阪神・森下がプロ初退場 五回判定めぐり球審に暴言 藤川監督「こちら側できっちり収めていきたい」「ないように努めなければ」

 「阪神1-0楽天」(6日、甲子園球場)

 阪神・森下交代を告げる球場アナウンスに、超満員のスタンドから悲鳴が上がる。「STADIUM HEROES DAY」と題し、背番号1のユニホームを着た子どもたちも多く訪れた一戦。主役は五回、早々とグラウンドから姿を消した。審判に暴言を吐き、プロ初の退場。判定にフラストレーションが募っていた。

 1打席目に右前打を放っていた中、1点を先制し、2死一塁で迎えた五回の打席。内角低めの初球がストライクコールされると、森下は不服そうに天を仰ぎ首をかしげた。3球目も際どいコースながらストライク判定。最後は力のないスイングで三振に倒れた。この後だ。真鍋球審と歩きながら言い争いが始まると、ベンチ前でにらみ合う形で退場を宣告された。同審判が経緯を明かす。

 「(退場宣告前に)警告はしました、一度ね。『もう、それ以上は言うな』と。それでもまだ続けたので、退場にしたということですね」

 1打席…1球ごとに命を懸ける真剣勝負。判定一つで試合の流れも変わる。前日5日には右手首付近に死球を受けて途中交代。病院に直行し「右手首の打撲」と診断された。離脱こそ免れたが開幕から、相手の厳しい警戒が続く。試合後、森下は「何も話すことはないです」と、悔しさを押し殺しながら絞り出した。

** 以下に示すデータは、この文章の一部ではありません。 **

File: src/rtl/mips_pkg.sv
// Shared definitions for the multicycle MIPS fetch front end: FSM state
// encoding, pc_src selector codes, word size and the default reset vector.
package mips_pkg;

  localparam int unsigned XLEN       = 32;
  localparam int unsigned WORD_BYTES = 4;

  localparam logic [XLEN-1:0] DEFAULT_RESET_VECTOR = 32'h0000_0000;

  // Fetch driver FSM states
  typedef enum logic [2:0] {
    ST_INIT      = 3'd0,
    ST_FETCH     = 3'd1,
    ST_WAIT_EXEC = 3'd2,
    ST_UPDATE    = 3'd3,
    ST_FAULT     = 3'd4
  } fetch_state_e;

  // Control-flow source reported by the execute stages
  typedef enum logic [1:0] {
    PC_SRC_SEQ    = 2'd0,
    PC_SRC_BRANCH = 2'd1,
    PC_SRC_JUMP   = 2'd2,
    PC_SRC_REG    = 2'd3
  } pc_src_e;

  // A target is a legal fetch address only if it sits on a word boundary
  function automatic logic is_word_aligned(input logic [1:0] lsbs);
    return (lsbs == 2'b00);
  endfunction

endpackage

File: src/rtl/next_pc_calc.sv
// Combinational next-PC selection for the fetch driver.
// Ports:
//   i_pc_cur        current PC
//   i_pc_src        0 seq, 1 branch, 2 jump, 3 register
//   i_branch_taken  qualifies the branch source
//   i_imm16         branch offset in words
//   i_jtarget       26-bit jump index
//   i_rtarget       register (jr) target
//   o_target_c      selected next PC
//   o_misaligned_c  selected target is not word aligned
module next_pc_calc
  import mips_pkg::*;
#(
  parameter int unsigned WIDTH = XLEN
) (
  input  logic [WIDTH-1:0] i_pc_cur,
  input  logic [1:0]       i_pc_src,
  input  logic             i_branch_taken,
  input  logic [15:0]      i_imm16,
  input  logic [25:0]      i_jtarget,
  input  logic [WIDTH-1:0] i_rtarget,
  output logic [WIDTH-1:0] o_target_c,
  output logic             o_misaligned_c
);

  logic [WIDTH-1:0] w_p4;
  logic [WIDTH-1:0] w_br_off;
  logic [WIDTH-1:0] w_jump;

  // Sequential address wraps naturally at the top of the address space
  assign w_p4     = i_pc_cur + WIDTH'(WORD_BYTES);
  // Word offset -> sign-extended byte offset
  assign w_br_off = {{(WIDTH-18){i_imm16[15]}}, i_imm16, 2'b00};
  // Jump stays inside the 256 MB region of the delay-slot address
  assign w_jump   = {w_p4[WIDTH-1:28], i_jtarget, 2'b00};

  // Target select
  always_comb begin
    o_target_c = w_p4;
    case (pc_src_e'(i_pc_src))
      PC_SRC_SEQ:    o_target_c = w_p4;
      PC_SRC_BRANCH: o_target_c = i_branch_taken ? (w_p4 + w_br_off) : w_p4;
      PC_SRC_JUMP:   o_target_c = w_jump;
      PC_SRC_REG:    o_target_c = i_rtarget;
      default:       o_target_c = w_p4;
    endcase
  end

  assign o_misaligned_c = !is_word_aligned(o_target_c[1:0]);

endmodule

File: src/rtl/pc_fetch_driver.sv
// Program-counter driver for the multicycle MIPS core. Loads the PC register
// via pc_next/hit, fetches the instruction at the current PC over a req/ack
// handshake into an instruction register, then waits for execute to report
// control flow and loads the selected target.
// Ports:
//   clock, reset_n        rising-edge clock, synchronous active-low reset
//   pc_cur                PC register output
//   pc_next, hit          PC register input and one-cycle load strobe
//   mem_req, mem_addr     instruction read request / address
//   mem_ack, mem_rdata    read data valid / instruction word
//   instr, instr_valid    instruction register and its valid flag
//   exec_done             execute finished current instruction
//   pc_src, branch_taken, imm16, jtarget, rtarget   control-flow inputs
//   fault                 sticky fetch-timeout / misaligned-target flag
module pc_fetch_driver
  import mips_pkg::*;
#(
  parameter int unsigned     WIDTH        = XLEN,
  parameter logic [WIDTH-1:0] RESET_VECTOR = DEFAULT_RESET_VECTOR,
  parameter int unsigned     TIMEOUT      = 255
) (
  input  logic             clock,
  input  logic             reset_n,
  input  logic [WIDTH-1:0] pc_cur,
  output logic [WIDTH-1:0] pc_next,
  output logic             hit,
  output logic             mem_req,
  output logic [WIDTH-1:0] mem_addr,
  input  logic             mem_ack,
  input  logic [31:0]      mem_rdata,
  output logic [31:0]      instr,
  output logic             instr_valid,
  input  logic             exec_done,
  input  logic [1:0]       pc_src,
  input  logic             branch_taken,
  input  logic [15:0]      imm16,
  input  logic [25:0]      jtarget,
  input  logic [WIDTH-1:0] rtarget,
  output logic             fault
);

  localparam int unsigned CNT_W = (TIMEOUT > 1) ? $clog2(TIMEOUT) : 1;

  fetch_state_e     r_state, w_state_nxt;
  logic [WIDTH-1:0] r_pc_next, w_pc_next_nxt;
  logic             r_hit, w_hit_nxt;
  logic             r_mem_req, w_mem_req_nxt;
  logic [WIDTH-1:0] r_mem_addr, w_mem_addr_nxt;
  logic [31:0]      r_instr, w_instr_nxt;
  logic             r_instr_valid, w_instr_valid_nxt;
  logic             r_fault, w_fault_nxt;
  logic [CNT_W-1:0] r_cnt, w_cnt_nxt;

  logic [WIDTH-1:0] w_target;
  logic             w_misaligned;

  next_pc_calc #(.WIDTH(WIDTH)) u_next_pc_calc (
    .i_pc_cur       (pc_cur),
    .i_pc_src       (pc_src),
    .i_branch_taken (branch_taken),
    .i_imm16        (imm16),
    .i_jtarget      (jtarget),
    .i_rtarget      (rtarget),
    .o_target_c     (w_target),
    .o_misaligned_c (w_misaligned)
  );

  // State and output registers
  always_ff @(posedge clock) begin
    if (!reset_n) begin
      r_state       <= ST_INIT;
      r_pc_next     <= RESET_VECTOR;
      r_hit         <= 1'b0;
      r_mem_req     <= 1'b0;
      r_mem_addr    <= '0;
      r_instr       <= '0;
      r_instr_valid <= 1'b0;
      r_fault       <= 1'b0;
      r_cnt         <= '0;
    end else begin
      r_state       <= w_state_nxt;
      r_pc_next     <= w_pc_next_nxt;
      r_hit         <= w_hit_nxt;
      r_mem_req     <= w_mem_req_nxt;
      r_mem_addr    <= w_mem_addr_nxt;
      r_instr       <= w_instr_nxt;
      r_instr_valid <= w_instr_valid_nxt;
      r_fault       <= w_fault_nxt;
      r_cnt         <= w_cnt_nxt;
    end
  end

  // Next-state and next-output logic
  always_comb begin
    w_state_nxt       = r_state;
    w_pc_next_nxt     = r_pc_next;
    w_hit_nxt         = 1'b0;
    w_mem_req_nxt     = r_mem_req;
    w_mem_addr_nxt    = r_mem_addr;
    w_instr_nxt       = r_instr;
    w_instr_valid_nxt = r_instr_valid;
    w_fault_nxt       = r_fault;
    w_cnt_nxt         = r_cnt;

    case (r_state)
      ST_INIT: begin
        w_pc_next_nxt = RESET_VECTOR;
        w_hit_nxt     = 1'b1;
        w_state_nxt   = ST_FETCH;
      end

      ST_FETCH: begin
        if (!r_mem_req) begin
          // While hit is high the PC register is still loading, so pc_cur
          // is stale; issue the request one cycle later.
          if (!r_hit) begin
            w_mem_req_nxt  = 1'b1;
            w_mem_addr_nxt = pc_cur;
            w_cnt_nxt      = '0;
          end
        end else if (mem_ack) begin
          w_instr_nxt       = mem_rdata;
          w_instr_valid_nxt = 1'b1;
          w_mem_req_nxt     = 1'b0;
          w_cnt_nxt         = '0;
          w_state_nxt       = ST_WAIT_EXEC;
        end else if (r_cnt == CNT_W'(TIMEOUT - 1)) begin
          w_fault_nxt   = 1'b1;
          w_mem_req_nxt = 1'b0;
          w_state_nxt   = ST_FAULT;
        end else begin
          w_cnt_nxt = r_cnt + CNT_W'(1);
        end
      end

      ST_WAIT_EXEC: begin
        if (exec_done) begin
          if (w_misaligned) begin
            w_fault_nxt = 1'b1;
            w_state_nxt = ST_FAULT;
          end else begin
            w_pc_next_nxt = w_target;
            w_hit_nxt     = 1'b1;
            w_state_nxt   = ST_UPDATE;
          end
        end
      end

      ST_UPDATE: begin
        w_instr_valid_nxt = 1'b0;
        w_state_nxt       = ST_FETCH;
      end

      ST_FAULT: begin
        w_mem_req_nxt = 1'b0;
        w_fault_nxt   = 1'b1;
      end

      default: begin
        w_state_nxt = ST_INIT;
      end
    endcase
  end

  assign pc_next     = r_pc_next;
  assign hit         = r_hit;
  assign mem_req     = r_mem_req;
  assign mem_addr    = r_mem_addr;
  assign instr       = r_instr;
  assign instr_valid = r_instr_valid;
  assign fault       = r_fault;

endmodule

File: config.mk
export PLATFORM = sky130hd
export DESIGN_NAME = pc_fetch_driver
export DESIGN_NICKNAME = d
export VERILOG_FILES = /design/src/rtl/mips_pkg.sv /design/src/rtl/next_pc_calc.sv /design/src/rtl/pc_fetch_driver.sv
export SDC_FILE = /design/constraint.sdc
export NUM_CORES = 1
export LEC_CHECK = 0
export ABC_CLOCK_PERIOD_IN_PS = 9800
export CAP_MARGIN = 10
export CORE_MARGIN = 2
export CORE_UTILIZATION = 50
export CTS_CLUSTER_SIZE = 16
export DETAILED_ROUTE_END_ITERATION = 8
export PLACE_DENSITY = 0.93
export SYNTH_ARGS = -nofsm -noshare
export SYNTH_HDL_FRONTEND = slang
export SYNTH_SLANG_ARGS = --single-unit
File: constraint.sdc
create_clock -name clock -period 9.8 [get_ports clock]
set_input_delay 1.47 -clock clock [delete_from_list [all_inputs] [get_ports clock]]
set_output_delay 1.47 -clock clock [all_outputs]
set_load 0.02 [all_outputs]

 藤川監督は「プロ野球の一つの光景ではありますが」と、言葉を選びながら「こちら側できっちり収めていきたい。ファンの方に…あまりそういうことがないように、努めなければいけないと私は考えます」と持論を展開。森下や審判、そしてファンの心情を思いやった上で、フェアプレーの大切さを強調した。求めるのは心躍る真剣勝負。グラウンドを縦横無尽に駆け回る背番号1の姿だ。